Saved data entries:
-*-

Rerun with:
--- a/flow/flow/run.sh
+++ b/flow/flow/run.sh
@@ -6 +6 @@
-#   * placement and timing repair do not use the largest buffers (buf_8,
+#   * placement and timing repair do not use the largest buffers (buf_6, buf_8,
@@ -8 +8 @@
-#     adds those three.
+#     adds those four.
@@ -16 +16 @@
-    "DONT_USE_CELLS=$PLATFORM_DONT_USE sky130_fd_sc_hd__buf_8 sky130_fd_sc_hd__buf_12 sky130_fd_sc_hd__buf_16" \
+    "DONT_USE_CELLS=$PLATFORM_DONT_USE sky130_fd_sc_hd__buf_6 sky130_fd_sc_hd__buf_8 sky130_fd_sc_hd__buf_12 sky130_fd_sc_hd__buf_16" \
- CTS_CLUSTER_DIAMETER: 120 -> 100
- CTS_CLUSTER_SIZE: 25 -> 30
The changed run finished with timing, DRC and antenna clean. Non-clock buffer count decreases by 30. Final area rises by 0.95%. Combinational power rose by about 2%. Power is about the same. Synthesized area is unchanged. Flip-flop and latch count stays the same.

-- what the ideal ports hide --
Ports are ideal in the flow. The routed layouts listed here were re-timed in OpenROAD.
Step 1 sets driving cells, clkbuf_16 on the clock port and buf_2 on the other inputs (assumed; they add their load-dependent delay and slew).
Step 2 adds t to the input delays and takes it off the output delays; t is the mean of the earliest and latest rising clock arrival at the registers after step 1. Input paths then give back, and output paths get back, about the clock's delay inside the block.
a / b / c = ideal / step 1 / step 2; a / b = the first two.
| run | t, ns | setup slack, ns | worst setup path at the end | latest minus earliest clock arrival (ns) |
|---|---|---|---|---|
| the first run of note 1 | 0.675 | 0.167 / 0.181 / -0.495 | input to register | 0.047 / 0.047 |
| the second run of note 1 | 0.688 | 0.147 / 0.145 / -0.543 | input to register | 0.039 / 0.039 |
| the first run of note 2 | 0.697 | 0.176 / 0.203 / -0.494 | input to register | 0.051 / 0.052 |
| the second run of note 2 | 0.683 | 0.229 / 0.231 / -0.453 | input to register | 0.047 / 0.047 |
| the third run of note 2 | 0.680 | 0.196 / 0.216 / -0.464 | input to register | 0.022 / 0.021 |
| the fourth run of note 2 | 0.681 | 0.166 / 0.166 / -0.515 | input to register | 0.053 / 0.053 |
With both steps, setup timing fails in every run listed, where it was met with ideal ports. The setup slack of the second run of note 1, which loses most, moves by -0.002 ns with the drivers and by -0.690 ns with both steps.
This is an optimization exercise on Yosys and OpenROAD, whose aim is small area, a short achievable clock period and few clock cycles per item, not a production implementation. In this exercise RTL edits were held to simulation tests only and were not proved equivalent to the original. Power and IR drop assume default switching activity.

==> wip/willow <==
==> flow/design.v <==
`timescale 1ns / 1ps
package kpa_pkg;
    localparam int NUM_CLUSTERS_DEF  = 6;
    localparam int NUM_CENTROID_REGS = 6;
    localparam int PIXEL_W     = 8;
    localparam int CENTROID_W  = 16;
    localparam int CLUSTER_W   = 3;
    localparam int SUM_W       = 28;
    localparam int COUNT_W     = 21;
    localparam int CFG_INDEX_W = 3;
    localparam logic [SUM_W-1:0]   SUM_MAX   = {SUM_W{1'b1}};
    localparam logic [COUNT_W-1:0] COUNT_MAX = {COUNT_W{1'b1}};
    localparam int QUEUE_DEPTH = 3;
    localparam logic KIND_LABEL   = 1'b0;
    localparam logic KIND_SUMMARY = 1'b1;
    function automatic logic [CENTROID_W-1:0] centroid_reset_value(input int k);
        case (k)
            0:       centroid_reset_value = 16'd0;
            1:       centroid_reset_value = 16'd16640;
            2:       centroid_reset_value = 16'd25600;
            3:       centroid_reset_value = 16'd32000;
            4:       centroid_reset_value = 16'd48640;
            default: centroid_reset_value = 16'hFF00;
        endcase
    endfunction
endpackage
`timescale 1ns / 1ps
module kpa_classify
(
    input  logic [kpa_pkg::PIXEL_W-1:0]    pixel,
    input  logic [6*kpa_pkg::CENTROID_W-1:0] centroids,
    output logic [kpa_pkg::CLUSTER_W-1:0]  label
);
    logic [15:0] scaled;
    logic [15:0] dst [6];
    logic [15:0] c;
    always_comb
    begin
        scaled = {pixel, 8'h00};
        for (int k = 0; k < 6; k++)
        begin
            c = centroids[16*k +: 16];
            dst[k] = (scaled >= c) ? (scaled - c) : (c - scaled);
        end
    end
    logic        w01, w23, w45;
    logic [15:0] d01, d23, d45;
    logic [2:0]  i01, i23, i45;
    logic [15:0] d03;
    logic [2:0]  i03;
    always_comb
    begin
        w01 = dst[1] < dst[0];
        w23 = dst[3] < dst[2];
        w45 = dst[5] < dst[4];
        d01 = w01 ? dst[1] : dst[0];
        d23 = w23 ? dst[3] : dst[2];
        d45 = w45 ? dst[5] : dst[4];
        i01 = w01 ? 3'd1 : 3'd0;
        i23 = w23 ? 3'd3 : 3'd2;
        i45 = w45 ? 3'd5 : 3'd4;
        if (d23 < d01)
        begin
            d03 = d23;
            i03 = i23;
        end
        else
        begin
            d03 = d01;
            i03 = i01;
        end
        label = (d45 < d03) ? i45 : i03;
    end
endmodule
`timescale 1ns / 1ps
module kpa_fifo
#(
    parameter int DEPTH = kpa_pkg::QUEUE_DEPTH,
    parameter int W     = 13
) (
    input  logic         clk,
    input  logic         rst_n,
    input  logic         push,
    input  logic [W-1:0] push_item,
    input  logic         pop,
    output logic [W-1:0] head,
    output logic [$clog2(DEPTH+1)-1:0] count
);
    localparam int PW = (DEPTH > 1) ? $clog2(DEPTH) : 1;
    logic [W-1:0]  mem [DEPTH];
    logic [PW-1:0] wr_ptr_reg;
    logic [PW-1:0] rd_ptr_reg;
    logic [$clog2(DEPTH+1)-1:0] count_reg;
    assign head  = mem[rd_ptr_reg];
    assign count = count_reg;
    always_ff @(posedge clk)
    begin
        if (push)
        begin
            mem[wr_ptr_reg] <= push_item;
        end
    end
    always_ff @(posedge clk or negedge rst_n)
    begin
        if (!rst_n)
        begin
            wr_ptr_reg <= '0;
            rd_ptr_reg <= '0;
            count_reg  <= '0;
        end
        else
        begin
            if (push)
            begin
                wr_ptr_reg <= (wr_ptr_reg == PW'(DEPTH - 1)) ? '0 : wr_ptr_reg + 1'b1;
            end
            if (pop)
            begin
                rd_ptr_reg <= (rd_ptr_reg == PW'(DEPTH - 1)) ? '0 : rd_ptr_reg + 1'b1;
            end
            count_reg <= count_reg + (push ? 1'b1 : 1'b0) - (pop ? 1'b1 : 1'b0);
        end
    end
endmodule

-*-

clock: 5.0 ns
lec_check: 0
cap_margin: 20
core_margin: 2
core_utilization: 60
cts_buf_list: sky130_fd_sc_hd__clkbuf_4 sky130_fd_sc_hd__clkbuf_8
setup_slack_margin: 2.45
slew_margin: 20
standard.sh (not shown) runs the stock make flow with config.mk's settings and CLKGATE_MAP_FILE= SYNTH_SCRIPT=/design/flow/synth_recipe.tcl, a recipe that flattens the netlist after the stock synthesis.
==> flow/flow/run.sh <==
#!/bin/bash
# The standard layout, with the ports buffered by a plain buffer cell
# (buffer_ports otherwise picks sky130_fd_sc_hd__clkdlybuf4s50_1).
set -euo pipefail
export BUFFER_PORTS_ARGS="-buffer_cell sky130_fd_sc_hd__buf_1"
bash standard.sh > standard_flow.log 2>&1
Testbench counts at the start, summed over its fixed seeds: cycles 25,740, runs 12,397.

-*-

* _TASK ITEM_: Scan the data above for the word "runs", then copy every line that holds it.

* _ANSWER FOR THE TASK_:
standard.sh (not shown) runs the stock make flow with config.mk's settings and CLKGATE_MAP_FILE= SYNTH_SCRIPT=/design/flow/synth_recipe.tcl, a recipe that flattens the netlist after the stock synthesis.
Testbench counts at the start, summed over its fixed seeds: cycles 25,740, runs 12,397.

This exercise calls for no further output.